The code block below shows how to define a PyTorchFLTask from the centralized trainer and tester functions, but not before automatically performing some required inspection on them.

Getting an FL Task
from fed_rag.decorators import federate
from fed_rag.fl_tasks.pytorch import PyTorchFLTask


# apply decorators on the previously established trainer
train_loop = federate.trainer.pytorch(train_loop)  # (1)!
test = federate.tester.pytorch(test)  # (2)!

# define the fl task
fl_task = PyTorchFLTask.from_trainer_and_tester(
    trainer=train_loop, tester=test
)
  1. train_loop as defined in the training loop code block.
  2. test as defined in the evaluation function code block.

Note

federate.trainer.pytorch and federate.tester.pytorch are both decorators and could have been incorporated in the training loop and evaluation function code blocks, respectively. We separated them here to clearly demonstrate the progression from centralized to federated implementation, making the transformation process more explicit. In typical usage, you would apply these decorators directly to your functions when defining them.

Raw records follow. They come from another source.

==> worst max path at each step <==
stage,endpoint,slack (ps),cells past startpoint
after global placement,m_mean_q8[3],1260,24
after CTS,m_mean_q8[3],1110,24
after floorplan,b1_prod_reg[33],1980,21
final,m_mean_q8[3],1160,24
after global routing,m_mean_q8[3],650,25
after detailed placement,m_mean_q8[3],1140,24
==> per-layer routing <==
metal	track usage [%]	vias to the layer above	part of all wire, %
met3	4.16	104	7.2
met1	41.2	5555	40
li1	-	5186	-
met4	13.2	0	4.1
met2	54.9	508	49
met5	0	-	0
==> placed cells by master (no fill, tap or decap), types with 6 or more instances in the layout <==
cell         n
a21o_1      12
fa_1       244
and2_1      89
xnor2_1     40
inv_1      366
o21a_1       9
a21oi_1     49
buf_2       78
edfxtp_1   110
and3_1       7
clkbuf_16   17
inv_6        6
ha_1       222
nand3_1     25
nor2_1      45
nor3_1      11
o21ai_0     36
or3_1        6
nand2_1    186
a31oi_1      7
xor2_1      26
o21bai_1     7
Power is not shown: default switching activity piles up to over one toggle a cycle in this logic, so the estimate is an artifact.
--- config.mk ---
export PLATFORM = sky130hd
export DESIGN_NAME = eabf_fifo
export DESIGN_NICKNAME = d
export VERILOG_FILES = /design/src/design/eabf_pkg.sv /design/src/design/eabf_fifo.sv
export SDC_FILE = /design/constraint.sdc
export NUM_CORES = 1
export LEC_CHECK = 0
export BUFFER_PORTS_ARGS = -buffer_cell sky130_fd_sc_hd__buf_2
export CELL_PAD_IN_SITES_DETAIL_PLACEMENT = 0
export CELL_PAD_IN_SITES_GLOBAL_PLACEMENT = 1
export CORE_MARGIN = 1.5
export CORE_UTILIZATION = 45
export DETAILED_ROUTE_END_ITERATION = 8
export GPL_TIMING_DRIVEN = 0
export PLACE_DENSITY = 0.76
export RECOVER_POWER = 25
export SYNTH_ARGS = -nofsm -noshare
export SYNTH_HDL_FRONTEND = slang
export SYNTH_SLANG_ARGS = --single-unit
--- constraint.sdc ---
create_clock -name aclk -period 1.85 [get_ports aclk]
set_input_delay 0.37 -clock aclk [delete_from_list [all_inputs] [get_ports aclk]]
set_output_delay 0.37 -clock aclk [all_outputs]
set_load 0.02 [all_outputs]
--- src/design/eabf_pkg.sv ---
// Shared constants and types for the edge-aware 3x3 box mean filter.
`timescale 1ns / 1ps

package eabf_pkg;

    localparam int MAX_COLS_DEF  = 1024;
    localparam int FRAC_BITS_DEF = 8;

    localparam int SAMPLE_W      = 8;
    localparam int NUM_COLS_W    = 11;
    localparam int NUM_COLS_RST  = 256;
    localparam int MEAN_W        = 16;
    localparam int OUT_COL_W     = 10;
    localparam int CSUM_W        = 10;    // one column of up to three bytes
    localparam int SUM_W         = 12;    // up to nine bytes
    localparam int PADDR_W       = 2;
    localparam int PDATA_W       = 32;
    localparam int QUEUE_DEPTH   = 4;

    localparam logic [PADDR_W-1:0] ADDR_NUM_COLS = '0;

    // Window summary handed from the front end to the mean unit, one per item
    // that yields at least one result.
    typedef struct packed {
        logic              has_first;   // result for the previous column
        logic              has_left;    // that result has a left neighbor
        logic              is_last;     // result for the current (last) column
        logic [1:0]        vert;        // rows that count: 1 to 3
        logic [CSUM_W-1:0] sum_cur;
        logic [CSUM_W-1:0] sum_w0;
        logic [CSUM_W-1:0] sum_w1;
    } win_info_t;

    localparam int WIN_INFO_W = $bits(win_info_t);

endpackage

--- src/design/eabf_fifo.sv ---
// Small queue that decouples the window front end from the mean unit.
`timescale 1ns / 1ps

module eabf_fifo
    import eabf_pkg::*;
#(
    parameter int DEPTH = QUEUE_DEPTH,
    parameter int WIDTH = WIN_INFO_W,
    localparam int PW = (DEPTH > 2) ? $clog2(DEPTH) : 1,
    localparam int CNT_W = $clog2(DEPTH + 1)
) (
    input  logic             aclk,
    input  logic             aresetn,
    input  logic             push,
    input  logic [WIDTH-1:0] push_data,
    input  logic             pop,
    output logic [WIDTH-1:0] pop_data,
    output logic             empty,
    output logic [CNT_W-1:0] count
);

    logic [WIDTH-1:0] entry_reg [DEPTH];
    logic [PW-1:0]    wr_ptr_reg, rd_ptr_reg;
    logic [CNT_W-1:0] count_reg;

    function automatic logic [PW-1:0] ptr_inc(input logic [PW-1:0] p);
        return (p == PW'(DEPTH - 1)) ? '0 : p + PW'(1);
    endfunction

    assign pop_data = entry_reg[rd_ptr_reg];
    assign empty    = (count_reg == '0);
    assign count    = count_reg;

    always_ff @(posedge aclk) begin
        if (push) begin
            entry_reg[wr_ptr_reg] <= push_data;
        end
    end

    always_ff @(posedge aclk) begin
        if (!aresetn) begin
            wr_ptr_reg <= '0;
            rd_ptr_reg <= '0;
            count_reg  <= '0;
        end else begin
            if (push) wr_ptr_reg <= ptr_inc(wr_ptr_reg);
            if (pop)  rd_ptr_reg <= ptr_inc(rd_ptr_reg);
            count_reg <= count_reg + CNT_W'(push) - CNT_W'(pop);
        end
    end

    a_no_overflow: assert property (@(posedge aclk) disable iff (!aresetn)
        push |-> (count_reg < CNT_W'(DEPTH)))
        else $error("queue push while full");

    a_no_underflow: assert property (@(posedge aclk) disable iff (!aresetn)
        pop |-> (count_reg != '0))
        else $error("queue pop while empty");

endmodule

==> results.cfg, run 1 <==
[power]
netSwitchingFraction_pct = 21.5
clkPwrFrac_pct = 41.7
pwr_density_cell_nw_per_um2 = 1180
p_int_w = 0.00661
leakage_nw = 2.47
combPwrFrac_pct = 12.0
switchingPower_w = 0.00181
peakVddDrop_uv = 606
seq_power_share_pct = 46.3
total_power_w = 0.00843

[routing]
drcViolationCount = 0
post_drt_wl_per_cell_um = 19.3
drtAntennaViolNets = 0
drtIter0Drc = 163
firstDrtPassIters = 4
detail_route.wirelength_um = 9500
routed-via-count = 2514
viasPerCell = 5.11

[yosys]
ys_types = 19
syn_nets = 272
yosysWarnings = 0
syn_avg_cell_area_sq_um = 24.7
synthCells = 225
synth_seq_cells = 149
syn_area_sq_um = 5550
ys_seq_area_share_pct = 79.0

[placement]
portBuffers = 77
hpwl_um = 5830
placed_cell_area_sq_um = 6200
place_congestion = 0.654

[clock_network]
path_clk_slew_ns = 0.06
clock_sinks = 149
cts_buffers = 17
root_buffer = clkbuf_16
cts_htree_levels = 4
clock_latency_ns = 0.42
clk_path_buf_depth = 2
cts_tree = done

[cells_and_area]
final_cell_mix = edfxtp_1, buf_6, mux4_2, buf_2, clkbuf_16
seqCellArea_sq_um = 4390
largest_register_ffs = 140
diodes = 0
fin_nets = 379
multi_input_area_sq_um = 1030
drive_above_1_share_pct = 42.9
fin_util_pct = 59.5
mostFrequentLayoutCell = edfxtp_1
fillers = 898
area.growth.synth_to_final_pct = 28.9
fin_area_sq_um = 7150

[worst_hold_path]
hold_start = push_data[12]
min_path_cells = 1
min_to = entry_reg[3][12]$_DFFE_PP_
hp-class = in -> reg

[setup_path]
worst_ep_required_time_ns = 1.48
reg2regPathDepth = 8
rrSetupSlack_ns = 0.24
rr_startpoint = count[0]$_SDFF_PN0_
crit_path_start_kind = flop
critPathKind = reg -> out
cp_max_fo = 5
cp_data_arrival_time_ns = 1.75
crit_path_end_kind = output port
r2r_end = count[2]$_SDFF_PN0_

[sta]
timing.slew.headroom_pct = 69.3
clock_skew_ns = 0.00646
worstMarginPinSlew_ns = 0.460
rsz0062_at_grt = true
post-route-period-util_pct = 115
setup_slack_ns = -0.274
fin_tns_setup_ns = -8.58
maxSlewViolCount = 0
layout_min_cycle_time_ns = 2.12
fin_hold_ws_ns = 0.172
clock.fmax_mhz = 471
finalHoldViolCount = 0
setup_viol = 35

[outcome]
failed_checks = negative setup slack
status = finished, violations left

[flow_run]
drv_cap = 0

[floorplanning]
fp.dieW_um = 114
rows = 40
core_area_sq_um = 12000
die_y_um = 114
dieArea_sq_um = 13000
io-pin-count = 78
start_util_pct = 46.2

[global_route]
grt-ovfl-total = 0
grt_antenna_before_repair = 0
grt_use_total_pct = 15.5
grt_pass1_vias = 2592
grt_max_degree = 23
grt_pass1_wl_um = 13900
## critical path, stage by stage (launching register included)
cell and delay (ns):
dfxtp_4 0.37, buf_12 0.14, buf_12 0.13, mux4_2 0.51
buf_2 0.18
## how the worst max path moves through the flow
stage | end | startpoint | slack, ns
after floorplan | entry_reg[2][0]$_DFFE_PP_ | wr_ptr_reg[0]$_SDFFE_PN0P_ | 0.06
after global placement | entry_reg[3][8]$_DFFE_PP_ | wr_ptr_reg[0]$_SDFFE_PN0P_ | -0.61
after detailed placement | pop_data[9] | flop | 0.07
after CTS | pop_data[9] | flop | -0.30
after global routing | pop_data[19] | flop | -0.32
final | pop_data[25] | flop | -0.27
## through the flow
stage	cells	worst slack, ns
after floorplan	225	0.0600
after global placement	449	-0.605
after detailed placement	453	0.0737
after CTS	488	-0.302
after global routing	492	-0.323
final	492	-0.274
## cell families (layout without fill, tap and decap cells)
logic type	after synthesis	in the layout	synth area share, %
buffers and inverters	14	134	2.05
and+or+nand+nor	14	14	1.47
adders and majority gates	8	8	1.94
DFF	149	149	79.0
AOI/OAI and AO/OA	2	2	0.180
xor gates and xnor gates	1	1	0.406
muxes	37	37	14.9
## Yosys cell counts
master    instances  area, sq um
xnor3_1           1         22.5
and2_1            5         31.3
nor3_1            1         5.00
inv_1             6         22.5
nor2_1            4         15.0
or3b_2            2         17.5
mux2i_1           2         20.0
edfxtp_1        140         4200
dfxtp_1           9          180
buf_12            3         60.1
fa_1              1         20.0
a21oi_1           2         10.0
buf_2             3         15.0
ha_1              7         87.6
mux4_2           30          676
clkbuf_2          1         5.00
mux4_1            5          131
buf_6             1         11.3
nand2b_1          2         12.5
## cell type report
type | instances | area share (%)
Sequential cell | 149 | 61.4
Multi-Input combinational cell | 62 | 14.5
Timing Repair Buffer | 88 | 11.1
Clock buffer | 18 | 6.00
Clock inverter | 14 | 2.57
Tap cell | 147 | 2.57
Buffer | 8 | 1.56
Inverter | 6 | 0.315
## what timing repair did
action,4_1_cts,5_1_grt
setup endpoints to repair,35,35
resized for setup,21,62
hold endpoints to repair,0,0
buffers inserted,3,0
gates cloned,0,4
pin swaps,0,0
hold buffers,0,0
## layer usage
layer	vias up	track usage (%)	wire, um
met5	-	0	0
met4	0	8.75	171
met3	11	5.53	415
met2	60	25.2	5030
met1	1289	17.9	3880
li1	1154	-	-
## power by group through the flow
stage          logic [W]  registers [W]  clock network [W]
6_report         0.00101        0.00390            0.00351
5_1_grt          0.00108        0.00392            0.00371
4_1_cts         0.000880        0.00390            0.00358
3_5_place_dp    0.000833        0.00397                  0
3_3_place_gp    0.000800        0.00397                  0
2_1_floorplan   0.000517        0.00399                  0
(Power assumes the default switching activity.)
==> run 2, diff against run 1 <==
Settings changed: CAP_MARGIN set to 20, CORE_MARGIN 1.5 to not set.
==> run 2 against run 1 <==
  * First-iteration DRC count decreased by 28%
  * Core utilization shrank 0.68 points
  * Flip-flop and latch count stayed put
  * Clock power shrank 15%
  * The run still ends with negative setup slack left
  * Largest cell class unchanged
  * Largest power group unchanged
  * Total power is 6.1% lower
==> results.cfg, run 2 (same netlist as run 1, synthesis figures left out) <==
[setup_path]
crit_path_end_kind = output port
crit_buf_inv = 3
max_stage_delay_ns = 0.52
reg2regPathDepth = 3
path_delay_family = multiplexers
crit_slowest_cell = mux4_2
cp.depth = 4
crit_path_end = pop_data[21]
rr_startpoint = wr_ptr_reg[0]$_SDFFE_PN0P_
cp_data_arrival_time_ns = 1.77
rrSetupSlack_ns = 0.21
cp_max_fo = 5
worst_ep_required_time_ns = 1.48
crit_chain = buf_12 > clkbuf_16 > mux4_2 > buf_6
critPathKind = reg -> out
r2r_end = entry_reg[3][3]$_DFFE_PP_
crit_path_start_kind = flop

[sta]
setup_viol = 35
setup_slack_ns = -0.288
rsz0062_at_grt = true
worstMarginPinSlew_ns = 0.548
timing.slew.headroom_pct = 63.5
fin_hold_ws_ns = 0.177
clock_skew_ns = 0.00889
clock.fmax_mhz = 468
finalHoldViolCount = 0
maxSlewViolCount = 0
fin_tns_setup_ns = -8.89
post-route-period-util_pct = 116
layout_min_cycle_time_ns = 2.14

[floorplanning]
fp.dieW_um = 113
start_util_pct = 46.2
io-pin-count = 78
dieArea_sq_um = 12800
rows = 40
die_y_um = 113
core_area_sq_um = 12000

[cells_and_area]
fillers = 911
fin_cells = 491
fin_nets = 379
diodes = 0
final_cell_mix = edfxtp_1, buf_6, mux4_2, clkbuf_1, buf_2
drive_above_1_share_pct = 40.1
largest_register_ffs = 140
area.growth.synth_to_final_pct = 27.5
mostFrequentLayoutCell = edfxtp_1

[placement]
hpwl_um = 5710
portBuffers = 77
place_congestion = 0.654
dp.cells = 453
pre_cts_slack_ns = 0.0901

[clock_network]
cts_htree_levels = 4
root_buffer = clkbuf_16
cts_tree = done
clock_sinks = 149
clock_latency_ns = 0.42
cts_buffers = 17
clk_path_buf_depth = 2
path_clk_slew_ns = 0.06

[routing]
post_drt_wl_per_cell_um = 19.5
routed-via-count = 2583
firstDrtPassIters = 4
detail_route.wirelength_um = 9560
drtIter0Drc = 118
drtAntennaViolNets = 0
viasPerCell = 5.26
drcViolationCount = 0

[worst_hold_path]
hp-class = in -> reg

[outcome]
failed_checks = negative setup slack
status = finished, violations left

[global_route]
grt_use_total_pct = 16.2
grt_max_degree = 23
grt_pass1_wl_um = 14600
grt_pass1_vias = 2729
grt_antenna_before_repair = 1
grt-ovfl-total = 0

[flow_run]
drv_cap = 0

[power]
leakage_nw = 2.43
total_power_w = 0.00791
peakVddDrop_uv = 652
pwr_density_cell_nw_per_um2 = 1120
run 2: through the flow:
stage                     cell area [sq um]  utilization (%)
after global placement                 6120             50.9
after CTS                              6840             56.9
after detailed placement               6220             51.7
after floorplan                        5550                -
final                                  7070             58.9
after global routing                   7070             58.9
run 2: routing by layer:
layer	track usage, %	wire length [um]	vias to the layer above
met5	0	17	-
met4	7.72	159	2
met3	5.73	511	16
met2	26.0	4820	81
met1	19.7	4050	1325
li1	-	-	1159
run 2: worst min-delay path by stage:
| stage | start | endpoint | cells after the start |
|---|---|---|---|
| finish | push_data[29] | entry_reg[1][29]$_DFFE_PP_ | 1 |
| global route | aresetn | count[0]$_SDFF_PN0_ | 2 |
| CTS | push_data[33] | entry_reg[1][33]$_DFFE_PP_ | 1 |
| detailed placement | rd_ptr_reg[0]$_SDFFE_PN0P_ | flop | 2 |
| global placement | rd_ptr_reg[0]$_SDFFE_PN0P_ | rd_ptr_reg[0]$_SDFFE_PN0P_ | 2 |
| floorplan | push_data[0] | entry_reg[0][0]$_DFFE_PP_ | 0 |
run 2: cell type report:
class | instances | area [sq um] | area share (%)
clock buffer | 22 | 444 | 6.28
timing repair buffer | 88 | 815 | 11.5
inverter | 6 | 22.5 | 0.319
sequential | 149 | 4390 | 62.1
tap | 147 | 184 | 2.60
clock inverter | 9 | 62.6 | 0.885
buffer | 8 | 119 | 1.68
multi-input combinational | 62 | 1030 | 14.6
run 2: timing repair:
item | CTS | global route
hold buffers | 0 | 0
gates resized for setup | 30 | 61
endpoints found under the hold margin | 0 | 0
gates cloned | 1 | 3
setup buffers | 3 | 0
setup endpoints to repair | 35 | 35
run 2: where the power goes:
part           switching (W)  internal, W  leakage [nW]
registers          0.0000531      0.00385          1.36
logic               0.000492     0.000527         0.825
clock network        0.00118      0.00180         0.247
==> run 3, diff against run 2 <==
Settings changed: PLACE_DENSITY 0.76 to not set, PLACE_DENSITY_LB_ADDON set to 0.1.
==> run 3 against run 2 <==
  * The run still ends with negative setup slack left
  * Clock power rose by 11%
  * Register-to-register slack barely moved
  * First-iteration DRC count rose by 32%
  * Non-clock buffer count fell by 1
  * Largest cell class unchanged
==> results.cfg, run 3 (same netlist as run 1, synthesis figures left out) <==
[power]
switchingPower_w = 0.00175
p_int_w = 0.00635
total_power_w = 0.00810
combPwrFrac_pct = 11.0
peakVddDrop_uv = 635
netSwitchingFraction_pct = 21.6
pwr_density_cell_nw_per_um2 = 1180
leakage_nw = 2.38
seq_power_share_pct = 48.2
clkPwrFrac_pct = 40.8

[global_route]
grt-ovfl-total = 0
grt_pass1_vias = 2642
grt_max_degree = 22
grt_pass1_wl_um = 14500
grt_antenna_before_repair = 0
grt_use_total_pct = 16.3

[sta]
setup_viol = 35
worstMarginPinSlew_ns = 0.557
clock.fmax_mhz = 474
clock_skew_ns = 0.00370
setup_slack_ns = -0.260
post-route-period-util_pct = 114
finalHoldViolCount = 0
layout_min_cycle_time_ns = 2.11
maxSlewViolCount = 0
timing.slew.headroom_pct = 62.9
rsz0062_at_grt = true
fin_hold_ws_ns = 0.176

[setup_path]
cp_data_arrival_time_ns = 1.74
reg2regPathDepth = 4
worst_path_most_repeated_cell = buf_12
crit_slowest_cell = mux4_2
max_stage_delay_ns = 0.54
worst_ep_required_time_ns = 1.48
rrSetupSlack_ns = 0.21
crit_chain = buf_12 > buf_12 > mux4_2 > buf_6
cp_max_fo = 10
critPathKind = reg -> out
r2r_end = entry_reg[2][0]$_DFFE_PP_
rr_startpoint = wr_ptr_reg[0]$_SDFFE_PN0P_
crit_path_start_kind = flop
crit_path_end_kind = output port

[floorplanning]
die_y_um = 113
rows = 40
fp.dieW_um = 113
dieArea_sq_um = 12800
io-pin-count = 78
start_util_pct = 46.2
core_area_sq_um = 12000

[cells_and_area]
multi_input_area_sq_um = 1030
area.growth.synth_to_final_pct = 24.1
final_cell_mix = edfxtp_1, buf_2, mux4_2, clkbuf_1, clkbuf_16
mostFrequentLayoutCell = edfxtp_1
fillers = 950
fin_util_pct = 57.3
drive_above_1_share_pct = 40.7
diodes = 0
largest_register_ffs = 140
fin_nets = 378
seqCellArea_sq_um = 4390

[outcome]
failed_checks = negative setup slack
status = finished, violations left

[routing]
firstDrtPassIters = 4
drtIter0Drc = 156
routed-via-count = 2530
drcViolationCount = 0
post_drt_wl_per_cell_um = 19.4
detail_route.wirelength_um = 9520
viasPerCell = 5.15
drtAntennaViolNets = 0

[flow_run]
drv_cap = 0

[placement]
hpwl_um = 5710
place_congestion = 0.642
portBuffers = 77

[worst_hold_path]
min_path_cells = 2
min_to = count[0]$_SDFF_PN0_
hold_start = aresetn
hp-class = in -> reg

[clock_network]
clock_latency_ns = 0.41
cts_buffers = 17
cts_tree = done
path_clk_slew_ns = 0.05
cts_htree_levels = 4
clock_sinks = 149
holdBufCountCts = 0
root_buffer = clkbuf_16
clk_path_buf_depth = 2
[run 3: changes by cell type in the layout (fill, tap and decap cells not counted), sizes merged]
| cell | change |
|---|---|
| clkbuf | -5 |
| clkinv | +3 |
| bufinv | +2 |
[run 3: final cells by class]
type,instances,area share [%]
clock buffers,18,6.24
inverters,6,0.327
repair buffers,87,8.40
plain buffers,8,1.56
well taps,147,2.67
multi-input cells,62,15.0
flip-flops and latches,149,63.7
clock inverters,14,2.05
[run 3: power by group through the flow]
stage / logic (W) / registers [W] / clock network, W
finish: 0.000890 / 0.00390 / 0.00330
global route: 0.000956 / 0.00392 / 0.00351
CTS: 0.000894 / 0.00391 / 0.00337
detailed placement: 0.000842 / 0.00397 / 0
global placement: 0.000810 / 0.00397 / 0
floorplan: 0.000517 / 0.00399 / 0
[run 3: critical path, delay by kind of cell, from the launching register on]
kind / cells / cell delay [ns]
mux: 1 / 0.54
flops: 1 / 0.33
buf+inv: 3 / 0.46
[run 3: what timing repair did]
item / 4_1_cts / 5_1_grt
resized for setup: 25 / 9
pin swaps: 0 / 0
buffers inserted: 5 / 1
endpoints found under the setup margin: 35 / 35
[run 3: stage by stage]
step	instance area [sq um]	setup TNS, ns	cells	setup slack, ns
2_1_floorplan	5550	0	225	0.0600
3_3_place_gp	6120	-93.52	449	-0.696
3_5_place_dp	6210	0	453	0.0801
4_1_cts	6860	-9.22	490	-0.304
5_1_grt	6880	-10.03	491	-0.318
6_report	6880	-7.89	491	-0.260
[run 3: worst max-delay path by stage]
stage / start / to / slack (ns) / depth (start not counted)
floorplan: wr_ptr_reg[0]$_SDFFE_PN0P_ / entry_reg[2][0]$_DFFE_PP_ / 0.06 / 3
global placement: wr_ptr_reg[0]$_SDFFE_PN0P_ / entry_reg[2][7]$_DFFE_PP_ / -0.70 / 3
detailed placement: flop / pop_data[9] / 0.08 / 4
CTS: flop / pop_data[9] / -0.30 / 4
global route: flop / pop_data[1] / -0.32 / 4
finish: flop / pop_data[21] / -0.26 / 4
[run 3: layer usage]
layer  up-vias  track usage [%]  wire [um]
met5         -                0          0
met3        12             5.68        526
met2        77             26.0       4840
met4         0             8.42        153
met1      1291             19.7       4000
li1       1150                -          -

Getting a server and clients

With the FLTask in hand, we can create a server and some clients in order to establish a federated network.

Getting a server and two clients
# the server
model = Net()
server = fl_task.server(model=model)

# defining two clients
clients = []
for i in range(2):
    train_data, val_data = get_loaders(partition_id=i)
    device = torch.device("cuda:0" if torch.cuda.is_available() else "cpu")
    num_epochs = 1
    learning_rate = 0.1

    client = fl_task.client(
        # train params
        model=model,
        train_data=train_data,
        val_data=val_data,
        device=device,
        num_epochs=num_epochs,
        learning_rate=learning_rate,
    )
    clients.append(client)

Federated training

To perform the training, we simply need to start the servers and clients!

Starting the server and clients
import flwr as fl

# the below commands are blocking and would need to be run in separate processes
fl.server.start_server(server=server, server_address="[::]:8080")
fl.client.start_client(client=clients[0], server_address="[::]:8080")
fl.client.start_client(client=clients[1], server_address="[::]:8080")

Note

FedRAG uses the flwr library as its backend federated learning framework, and like torch, comes bundled with installation of fed-rag.